JustAReformedGirl Posted June 25, 2013 Posted June 25, 2013 His past behaviour with you-stalking you, but then making it seem like you were the one doing it-is pretty messed up. I don't blame you for being outraged with him, at the time. I'm not sure what to make of his apologies; it's entirely possible they're heartfelt, that he truly feels bad for all the hell he put you through. It's also possible that he needs validation from someone-since he and his wife are still having problems-and has come to you, whom was once a source of comfort (and more). He may not even know he's doing it (as someone else pointed out), but it's possible his guilt is a mixture of genuine remorse for what he did, and self-pity. I'm sure it's been really difficult for you. I haven't had the same situation, but I do know what it's like to force yourself not to contact someone...and when a lot of time passes, and they reach out to you, you become vulnerable, all over again. You may have been doing well for a few weeks or so, then Bam! You feel like your chest is caught in a vice. Tread carefully, hon. No one here can really tell you what to do, or how to do it. But I really suggest not telling his W again. It really sounds like he wants that-or at least, to some extent. He doesn't want to own up to it, himself; he wants her to be the one to end their relationship. If you gave into that, you'd be an unwitting pawn. Not saying he's intentionally using you in that regard-but it does look like he's looking to someone else to solve his problems. Whatever you decide to do, make sure you do it for you. I truly wish you the best of luck with this.
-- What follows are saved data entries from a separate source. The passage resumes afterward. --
Source: an optimization exercise on an open RTL-to-GDS flow (aim: small area, a short achievable clock period and few clock cycles). Production flows keep margins and buffers that such runs may drop.
Only simulation tests tie the RTL to the original design; equivalence was not proved.
Power is estimated from default activity; no workload was simulated.

### design.v
module awx_draw (
    input  wire        clk,
    input  wire        rst,
    input  wire        cmd_valid,
    output wire        cmd_ready,
    input  wire [63:0] cmd_desc,
    input  wire [1:0]  cfg_orient,
    input  wire [2:0]  flag_clr,
    output reg         tx_valid,
    input  wire        tx_ready,
    output reg         tx_cmd,
    output reg  [15:0] tx_data,
    input  wire        tx_idle,
    output reg  [13:0] win_remain,
    output reg  [2:0]  flags         
);
    localparam PANEL_W = 160;
    localparam PANEL_H = 80;
    localparam [3:0] OP_SETWIN = 4'h1,
                     OP_PIXEL  = 4'h2,
                     OP_POINT  = 4'h3,
                     OP_FILL   = 4'h4,
                     OP_LINE   = 4'h5,
                     OP_RECT   = 4'h6,
                     OP_CIRCLE = 4'h7;
    localparam [3:0] S_IDLE      = 4'd0,
                     S_DECODE    = 4'd1,
                     S_LINE_INIT = 4'd2,
                     S_PT_CHECK  = 4'd3,
                     S_WIN_WAIT  = 4'd4,
                     S_WIN_EMIT  = 4'd5,
                     S_DATA      = 4'd6,
                     S_PT_NEXT   = 4'd7,
                     S_PIXEL     = 4'd8,
                     S_PT_CALC   = 4'd9,
                     S_LINE_PT   = 4'd10,
                     S_RECT_EDGE = 4'd11;
    reg [3:0]  state;
    reg [63:0] desc;
    reg [1:0]  orient;
    wire [3:0]  op    = desc[63:60];
    wire [3:0]  sub   = desc[59:56];
    wire [8:0]  f_x1  = desc[55:47];
    wire [8:0]  f_y1  = desc[46:38];
    wire [8:0]  f_x2  = desc[37:29];
    wire [8:0]  f_y2  = desc[28:20];
    wire [8:0]  f_r   = desc[37:29];
    wire [15:0] color = desc[15:0];
    reg [7:0] col_off, row_off;
    always @(*) begin
        case (orient)
            2'd0: begin col_off = 8'd26; row_off = 8'd1;  end
            2'd1: begin col_off = 8'd26; row_off = 8'd1;  end
            2'd2: begin col_off = 8'd1;  row_off = 8'd26; end
            default: begin col_off = 8'd1; row_off = 8'd26; end
        endcase
    end
    wire is_nop    = (desc == 64'd0);
    wire is_setwin = (op == OP_SETWIN) && (sub == 4'd0) && (desc[19:0] == 20'd0);
    wire is_pixel  = (op == OP_PIXEL)  && (desc[59:16] == 44'd0);
    wire is_point  = (op == OP_POINT)  && (sub == 4'd0) && (desc[37:16] == 22'd0);
    wire is_fill   = (op == OP_FILL)   && (sub == 4'd0) && (desc[19:16] == 4'd0);
    wire is_line   = (op == OP_LINE)   && (sub == 4'd0) && (desc[19:16] == 4'd0);
    wire is_rect   = (op == OP_RECT)   && (sub == 4'd0) && (desc[19:16] == 4'd0);
    wire is_circle = (op == OP_CIRCLE) && (sub == 4'd0) && (desc[28:16] == 13'd0);
    wire win_ok = (f_x1 <= f_x2) && (f_x2 < PANEL_W) &&
                  (f_y1 <= f_y2) && (f_y2 < PANEL_H);
    reg [8:0]  wx1, wy1, wx2, wy2;
    reg [13:0] pix_count;      
    reg [13:0] win_size;       
    reg [2:0]  seq;            
    reg signed [11:0] px, py;
    reg [8:0]  lx1, ly1, lx2, ly2;    
    reg signed [11:0] lx, ly;         
    reg [9:0]  adx, ady, span;
    reg [9:0]  xerr, yerr;
    reg        sx, sy;                
    reg        mx, my;                
    reg [9:0]  lcount;                
    reg [1:0]  edge_n;                
    reg [9:0]  ca, cb;
    reg [2:0]  ck;
    wire signed [11:0] cx0 = {3'b000, f_x1};
    wire signed [11:0] cy0 = {3'b000, f_y1};
    wire signed [11:0] sa  = {2'b00, ca};
    wire signed [11:0] sb  = {2'b00, cb};
    reg  signed [11:0] cpx, cpy;
    always @(*) begin
        case (ck)
            3'd0: begin cpx = cx0 - sb; cpy = cy0 - sa; end
            3'd1: begin cpx = cx0 + sb; cpy = cy0 - sa; end
            3'd2: begin cpx = cx0 - sa; cpy = cy0 + sb; end
            3'd3: begin cpx = cx0 - sa; cpy = cy0 - sb; end
            3'd4: begin cpx = cx0 + sb; cpy = cy0 + sa; end
            3'd5: begin cpx = cx0 + sa; cpy = cy0 - sb; end
            3'd6: begin cpx = cx0 + sa; cpy = cy0 + sb; end
            default: begin cpx = cx0 - sb; cpy = cy0 + sa; end
        endcase
    end
    wire [9:0]  ca_next = ca + 10'd1;
    wire [20:0] sum_sq  = ca_next * ca_next + cb * cb;
    wire [20:0] r_sq    = f_r * f_r;
    wire        cb_dec  = (sum_sq > r_sq);
    wire [9:0]  cb_next = cb_dec ? cb - 10'd1 : cb;
    wire        circ_done = cb_dec ? (ca_next >= cb) : (ca_next > cb);
    wire pt_on = (px >= 0) && (px < PANEL_W) && (py >= 0) && (py < PANEL_H);
    reg [8:0] ex1, ey1, ex2, ey2;
    always @(*) begin
        case (edge_n)
            2'd0: begin ex1 = f_x1; ey1 = f_y1; ex2 = f_x2; ey2 = f_y1; end
            2'd1: begin ex1 = f_x1; ey1 = f_y1; ex2 = f_x1; ey2 = f_y2; end
            2'd2: begin ex1 = f_x1; ey1 = f_y2; ex2 = f_x2; ey2 = f_y2; end
            default: begin ex1 = f_x2; ey1 = f_y1; ex2 = f_x2; ey2 = f_y2; end
        endcase
    end
    wire [9:0] ldx = (lx2 >= lx1) ? ({1'b0, lx2} - {1'b0, lx1}) : ({1'b0, lx1} - {1'b0, lx2});
    wire [9:0] ldy = (ly2 >= ly1) ? ({1'b0, ly2} - {1'b0, ly1}) : ({1'b0, ly1} - {1'b0, ly2});
    wire [10:0] xerr_sum = {1'b0, xerr} + {1'b0, adx};
    wire [10:0] yerr_sum = {1'b0, yerr} + {1'b0, ady};
    wire        xstep    = (xerr_sum >= {1'b0, span});
    wire        ystep    = (yerr_sum >= {1'b0, span});
    wire [15:0] c1 = {7'd0, wx1} + {8'd0, col_off};
    wire [15:0] c2 = {7'd0, wx2} + {8'd0, col_off};
    wire [15:0] r1 = {7'd0, wy1} + {8'd0, row_off};
    wire [15:0] r2 = {7'd0, wy2} + {8'd0, row_off};
    always @(*) begin
        tx_valid = 1'b0;
        tx_cmd   = 1'b0;
        tx_data  = 16'd0;
        case (state)
            S_WIN_EMIT: begin
                tx_valid = 1'b1;
                case (seq)
                    3'd0: begin tx_cmd = 1'b1; tx_data = 16'h002A; end
                    3'd1: tx_data = c1;
                    3'd2: tx_data = c2;
                    3'd3: begin tx_cmd = 1'b1; tx_data = 16'h002B; end
                    3'd4: tx_data = r1;
                    3'd5: tx_data = r2;
                    default: begin tx_cmd = 1'b1; tx_data = 16'h002C; end
                endcase
            end
            S_DATA, S_PIXEL: begin
                tx_valid = 1'b1;
                tx_data  = color;
            end
            default: ;
        endcase
    end
    wire tx_fire = tx_valid && tx_ready;
    assign cmd_ready = (state == S_IDLE);
    always @(posedge clk) begin
        if (rst) begin
            state      <= S_IDLE;
            desc       <= 64'd0;
            orient     <= 2'd0;
            win_remain <= 14'd0;
            flags      <= 3'd0;
            wx1 <= 9'd0; wy1 <= 9'd0; wx2 <= 9'd0; wy2 <= 9'd0;
            pix_count  <= 14'd0;
            win_size   <= 14'd0;
            seq        <= 3'd0;
            px <= 12'sd0; py <= 12'sd0;
            lx1 <= 9'd0; ly1 <= 9'd0; lx2 <= 9'd0; ly2 <= 9'd0;
            lx <= 12'sd0; ly <= 12'sd0;
            adx <= 10'd0; ady <= 10'd0; span <= 10'd0;
            xerr <= 10'd0; yerr <= 10'd0;
            sx <= 1'b0; sy <= 1'b0; mx <= 1'b0; my <= 1'b0;
            lcount <= 10'd0;
            edge_n <= 2'd0;
            ca <= 10'd0; cb <= 10'd0; ck <= 3'd0;
        end else begin
            if (state == S_IDLE)
                flags <= flags & ~flag_clr;
            case (state)
                S_IDLE: begin
                    if (cmd_valid) begin
                        desc   <= cmd_desc;
                        orient <= cfg_orient;
                        state  <= S_DECODE;
                    end
                end
                S_DECODE: begin
                    if (is_nop) begin
                        state <= S_IDLE;
                    end else if (is_setwin || is_fill) begin
                        if (!win_ok) begin
                            flags[0] <= 1'b1;
                            state    <= S_IDLE;
                        end else begin
                            wx1 <= f_x1; wy1 <= f_y1; wx2 <= f_x2; wy2 <= f_y2;
                            win_size <= ({5'd0, f_x2} - {5'd0, f_x1} + 14'd1) *
                                        ({5'd0, f_y2} - {5'd0, f_y1} + 14'd1);
                            state <= S_WIN_WAIT;
                        end
                    end else if (is_pixel) begin
                        state <= S_PIXEL;
                    end else if (is_point) begin
                        px <= {3'b000, f_x1};
                        py <= {3'b000, f_y1};
                        state <= S_PT_CHECK;
                    end else if (is_line) begin
                        lx1 <= f_x1; ly1 <= f_y1; lx2 <= f_x2; ly2 <= f_y2;
                        state <= S_LINE_INIT;
                    end else if (is_rect) begin
                        edge_n <= 2'd0;
                        lx1 <= f_x1; ly1 <= f_y1; lx2 <= f_x2; ly2 <= f_y1;
                        state <= S_LINE_INIT;
                    end else if (is_circle) begin
                        ca <= 10'd0;
                        cb <= {1'b0, f_r};
                        ck <= 3'd0;
                        px <= cx0 - {3'b000, f_r};
                        py <= cy0;
                        state <= S_PT_CHECK;
                    end else begin
                        flags[2] <= 1'b1;
                        state    <= S_IDLE;
                    end
                end
                S_LINE_INIT: begin
                    adx  <= ldx;
                    ady  <= ldy;
                    span <= (ldx > ldy) ? ldx : ldy;
                    lcount <= (ldx > ldy) ? ldx : ldy;
                    xerr <= 10'd0;
                    yerr <= 10'd0;
                    sx   <= (lx2 < lx1);
                    sy   <= (ly2 < ly1);
                    mx   <= (lx2 != lx1);
                    my   <= (ly2 != ly1);
                    lx   <= {3'b000, lx1};
                    ly   <= {3'b000, ly1};
                    px   <= {3'b000, lx1};
                    py   <= {3'b000, ly1};
                    state <= S_PT_CHECK;
                end
                S_PT_CHECK: begin
                    if (pt_on) begin
                        wx1 <= px[8:0]; wx2 <= px[8:0];
                        wy1 <= py[8:0]; wy2 <= py[8:0];
                        state <= S_WIN_WAIT;
                    end else begin
                        flags[0] <= 1'b1;
                        state    <= S_PT_NEXT;
                    end
                end
                S_WIN_WAIT: begin
                    if (tx_idle) begin
                        if (win_remain != 14'd0)
                            flags[1] <= 1'b1;
                        win_remain <= 14'd0;
                        seq   <= 3'd0;
                        state <= S_WIN_EMIT;
                    end
                end
                S_WIN_EMIT: begin
                    if (tx_fire) begin
                        if (seq == 3'd6) begin
                            if (is_setwin) begin
                                win_remain <= win_size;
                                state <= S_IDLE;
                            end else begin
                                pix_count <= is_fill ? win_size : 14'd1;
                                state <= S_DATA;
                            end
                        end else begin
                            seq <= seq + 3'd1;
                        end
                    end
                end
                S_DATA: begin
                    if (tx_fire) begin
                        pix_count <= pix_count - 14'd1;
                        if (pix_count == 14'd1)
                            state <= is_fill ? S_IDLE : S_PT_NEXT;
                    end
                end
                S_PIXEL: begin
                    if (tx_fire) begin
                        if (win_remain == 14'd0)
                            flags[1] <= 1'b1;
                        else
                            win_remain <= win_remain - 14'd1;
                        state <= S_IDLE;
                    end
                end
                S_PT_NEXT: begin
                    if (is_point) begin
                        state <= S_IDLE;
                    end else if (is_circle) begin
                        if (ck == 3'd7) begin
                            ca <= ca_next;
                            cb <= cb_next;
                            ck <= 3'd0;
                            if (circ_done) begin
                                state <= S_IDLE;
                            end else begin
                                px <= cx0 - $signed({2'b00, cb_next});
                                py <= cy0 - $signed({2'b00, ca_next});
                                state <= S_PT_CHECK;
                            end
                        end else begin
                            ck <= ck + 3'd1;
                            state <= S_PT_CALC;
                        end
                    end else begin
                        if (lcount == 10'd0) begin
                            if (is_rect && edge_n != 2'd3) begin
                                edge_n <= edge_n + 2'd1;
                                state  <= S_RECT_EDGE;
                            end else begin
                                state <= S_IDLE;
                            end
                        end else begin
                            lcount <= lcount - 10'd1;
                            if (xstep) begin
                                xerr <= xerr_sum[9:0] - span;
                                if (mx) lx <= sx ? lx - 12'sd1 : lx + 12'sd1;
                            end else begin
                                xerr <= xerr_sum[9:0];
                            end
                            if (ystep) begin
                                yerr <= yerr_sum[9:0] - span;
                                if (my) ly <= sy ? ly - 12'sd1 : ly + 12'sd1;
                            end else begin
                                yerr <= yerr_sum[9:0];
                            end
                            state <= S_LINE_PT;
                        end
                    end
                end
                S_PT_CALC: begin
                    px <= cpx;
                    py <= cpy;
                    state <= S_PT_CHECK;
                end
                S_LINE_PT: begin
                    px <= lx;
                    py <= ly;
                    state <= S_PT_CHECK;
                end
                S_RECT_EDGE: begin
                    lx1 <= ex1; ly1 <= ey1; lx2 <= ex2; ly2 <= ey2;
                    state <= S_LINE_INIT;
                end
                default: state <= S_IDLE;
            endcase
        end
    end
endmodule
### run.sh
#!/bin/bash
# synth_recipe.tcl (not shown) runs the flow's synth.tcl, then flattens the netlist and writes it again
# the make line also repeats each setting of config.mk as NAME=value (left out here)
make -C /OpenROAD-flow-scripts/flow DESIGN_CONFIG=/design/flow/config.mk WORK_HOME=/design/flow/orfs CLKGATE_MAP_FILE= SYNTH_SCRIPT=/design/flow/synth_recipe.tcl finish
### config.mk
export PLATFORM = sky130hd
export DESIGN_NAME = awx_draw
export DESIGN_NICKNAME = awx_draw
export VERILOG_FILES = /design/flow/design.v
export SDC_FILE = /design/flow/constraint.sdc
export NUM_CORES = 4
export LEC_CHECK = 0
export CAP_MARGIN = 20
export CORE_MARGIN = 2
export CORE_UTILIZATION = 40
export PLACE_DENSITY = 0.6
export SLEW_MARGIN = 20
### constraint.sdc
create_clock -name core_clock -period 12.0 [get_ports {clk}]
set_input_delay 2.4000 -clock core_clock [delete_from_list [all_inputs] [get_ports {clk}]]
set_output_delay 2.4000 -clock core_clock [all_outputs]
set_load 0.01 [all_outputs]
==> flow_metrics.tcl <==
set metrics [dict create \
    synth_area_per_cell_um2 7.78 \
    min_path_type "reg -> reg" \
    worst_path_max_delay_cell "fa_1" \
    area_delta_synth_final_pct 11.1 \
    hold_viol 0 \
    crit_type "reg -> reg" \
    cts_setup_buffers 0 \
    grt_overflow 0 \
    synth_seq_cells 326 \
    nNetsFinal 5386 \
    muxShareOfSynthArea_pct 2.19 \
    min-delay-start "span[4]$_SDFFE_PP0P_" \
    finalWorstSetupSlack_ns 0.757 \
    ant_nets 0 \
    synth_flop_cell "dfxtp_1" \
    grt_max_degree 97 \
    slowest_delay_ns 0.60 \
    maxCapViolations 0 \
    p_leak_nw 17.3 \
    hold_buffers 0 \
    grt_use_total_pct 24.7 \
    cp.required_ns 12.50 \
    stdcell_area_mm2 0.0398 \
    critPathCaptureType "flop" \
    drv_slew 0 \
    dpl-instance-area_mm2 0.0384 \
    clkTransAtPathRegs_ns 0.06 \
    power_density_mw_per_mm2 355 \
    path_max_fanout 12 \
    clockBufferDepth 3 \
    setup.worst_path.start_class "flop" \
    seq_power_share_pct 10.0 \
    dr.first_iter.drc_count 2398 \
    synth_edf_count 0 \
    avgViaCountPerCell 5.55 \
    cts_tree "done" \
    fp.dieW_um 303 \
    setup.worst_path.start "ca[0]$_SDFFE_PP0P_" \
    die_h_um 303 \
    critPathArrivalTime_ns 11.75 \
    synthesis.area_mm2 0.0358 \
    p_sw_share_pct 49.9 \
    p_total_mw 14.1 \
    ys_async_sr_fraction_pct 0 \
    crit_family "adder cells" \
    fmax_mhz 88.9 \
    synth_top_family_by_area "adder cells" \
    ys_types 97 \
    rows 109 \
    htreeDepth 2 \
    die-area_mm2 0.0920 \
    p_comb_share_pct 80.7 \
    yosys.area_share.xor_xnor_pct 5.89 \
    p_int_mw 7.08 \
    start_util_pct 40.4 \
    p_sw_mw 7.06 \
    synth_warnings 1 \
    antenna_found_initial 1 \
    hold_depth 2 \
    outcome "finished clean" \
    drive_gt1_share_pct 5.19 \
    hpwl_mm 87.6 \
    yosys.area_share.simple_pct 18.0 \
    cts_root_buf "clkbuf_16" \
    drc 0 \
    path_depth 47 \
    seq_area_frac_synth_pct 18.2 \
    syn-num-nets 5343 \
    grt_pass1_vias 30700 \
    clkLatencyLatePin_ns 0.60 \
    vdd_ir_drop_max_v 0.00131 \
    ioPinCount 110 \
    max_slew_margin_pct 28.8 \
    ff2ff_path_depth 47 \
    timing.final.crit_period_ns 11.24 \
    routed_wl_mm 114 \
    r2r-start "ca[0]$_SDFFE_PP0P_" \
    vias 32400 \
    port_buffers 108 \
    path_buf_inv 7 \
    synth_fa_ha_area_share_pct 28.2 \
    wl_per_cell_um 19.5 \
    cts_sinks 326 \
    synth_compound_area_share_pct 19.7 \
    synth_cells 4608 \
    grt_pass1_wl_mm 178 \
    cts_buffers 41 \
    pre_cts_ws_ns 0.483 \
    finalSetupViolations 0 \
    whs_ns 0.456 \
    min_period_over_period_pct 93.7 \
    drt-pass1-iter-count 6 \
    gp_congestion 0.937 \
    tightest_slew_ns 1.07 \
    core_region_area_mm2 0.0886 \
    power_frac_clock_pct 9.3 \
    fin_skew_ns 0.0183 \
]
==> flip-flops by register name, indices dropped and copies added, names as in the netlist, 10 cells and up <==
| signal | cells |
|---|---|
| win_remain | 14 |
| xerr | 10 |
| px | 12 |
| lcount | 10 |
| lx | 12 |
| span | 10 |
| py | 12 |
| yerr | 10 |
| ca | 10 |
| cb | 10 |
| ady | 10 |
| pix_count | 14 |
| adx | 10 |
| desc | 64 |
| win_size | 14 |
| ly | 12 |
==> cells by family after synthesis <==
kind of cell    after synthesis
compound gates             1103
buf+inv                     741
mux                          75
xor+xnor                    238
fa+ha+maj                   662
simple gates               1463
flops                       326
==> routing by layer <==
layer / share of wire (%) / global-route usage [%] / vias up / routed length (µm)
met4: 4.1 / 8.88 / 0 / 4670
met2: 46 / 40.8 / 997 / 52100
met5: 0 / 0 / - / 0
met3: 6.3 / 3.28 / 207 / 7150
met1: 44 / 33.0 / 15500 / 50300
li1: - / - / 15800 / -
==> cells in the mapped netlist, drive strengths merged (81+ instances only) <==
cell / instances / area share [%]
dfxtp: 326 / 18
a211oi: 104 / 2.2
xnor2: 175 / 4.3
ha: 416 / 15
nand2: 519 / 5.4
o21ai: 212 / 3.0
nand3: 81 / 1.1
fa: 245 / 14
clkbuf: 181 / 1.9
nor2: 513 / 5.4
a21oi: 392 / 5.5
inv: 530 / 5.6
==> cell usage in the layout (no fill, tap or decap), types with 33 or more instances in the layout <==
master / Yosys / routed
nor3_1: 75 / 73
clkdlybuf4s50_1: 0 / 107
xor2_1: 61 / 61
a21oi_1: 389 / 389
a311oi_1: 39 / 39
o21bai_1: 39 / 39
clkbuf_16: 0 / 41
nor2b_1: 57 / 57
dfxtp_1: 326 / 325
nor4_1: 35 / 33
o21ai_0: 185 / 183
buf_4: 0 / 90
nand2_1: 518 / 517
xnor2_1: 175 / 174
a211oi_1: 103 / 102
inv_1: 527 / 527
mux2i_1: 50 / 50
fa_1: 245 / 244
nor2_1: 510 / 506
a21o_1: 70 / 70
ha_1: 416 / 416
nand2b_1: 37 / 37
a22oi_1: 40 / 40
and2_1: 52 / 51
nand3_1: 81 / 80
==> cell type report <==
cell class              count  area [µm²]
inverters                 542        2030
clock buffers              50        1110
flip-flops and latches    326        6530
diodes                      2        5.00
multi-input cells        3541       26600
well taps                1165        1460
fillers                  9028       48800
repair buffers            199        1770
clock inverters            24         297
==> timing repair <==
action,in CTS,in global routing
gates resized for setup,0,8
setup endpoints to repair,0,6
hold endpoints to repair,0,0
==> worst min-delay path, delay by kind of cell, from the launching register on <==
| kind | cells | cell delay, ns |
|---|---|---|
| compound gates | 1 | 0.05 |
| flops | 1 | 0.31 |
| simple gates | 1 | 0.05 |
==> worst paths after layout <==
path / end / slack [ns]
setup / recovery: px[6]$_SDFFE_PP0P_ / 0.76
hold / removal: span[4]$_SDFFE_PP0P_ / 0.46
hold reg to reg: span[4]$_SDFFE_PP0P_ / 0.46
setup reg to reg: px[6]$_SDFFE_PP0P_ / 0.76
==> stage by stage <==
step                      setup TNS, ns  cells  util, %
after global placement                0   5772     43.3
after global routing            -0.0297   5847     44.9
after CTS                             0   5846     44.9
final                                 0   5849     44.9
after detailed placement              0   5772     43.3
after floorplan                       0   4608        -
Author bambiwboone Posted June 26, 2013 Author Posted June 26, 2013 So why are you talking to him? Validation for you? Do you want back in the affair? Good question, I don't know.
whichwayisup Posted June 26, 2013 Posted June 26, 2013 He isn't in love with you, he's lusting and attracted. He is looking for an affair again, he is NOT looking to divorce and start a new life with you. Men who are truly in love do NOT act this way, nor do they act like total d.ickwads. Your MM was fishing and making sure you weren't angry at him, that you were still into him. Ego feed! That's it. Sorry but I hope you don't get your hopes up again. Ask yourself WHY on earth after 4 months of NC, 4 months of YOU beginning to detach and heal, you'd actually give him the time of day. This man is POISON, please get back into NC mode and tell him to leave you alone.
whichwayisup Posted June 26, 2013 Posted June 26, 2013 Good question, I don't know. My guess is, partial ego feed..He made you feel good again, showed some interest. But that AIN'T love. It's unhealthy attachment, unhealthy dynamic and addicted to affair feelings that were felt during your A with him. You do know, think about it. Really try to be objective and pretend your best friend is in your shoes and you're giving her advice. Might give you a new/different perspective on things. 1
JustAReformedGirl Posted June 26, 2013 Posted June 26, 2013 My guess is, partial ego feed..He made you feel good again, showed some interest. But that AIN'T love. It's unhealthy attachment, unhealthy dynamic and addicted to affair feelings that were felt during your A with him. You do know, think about it. Really try to be objective and pretend your best friend is in your shoes and you're giving her advice. Might give you a new/different perspective on things. It's difficult advice to follow, but I agree with whichwayisup; it may help you get through this much better.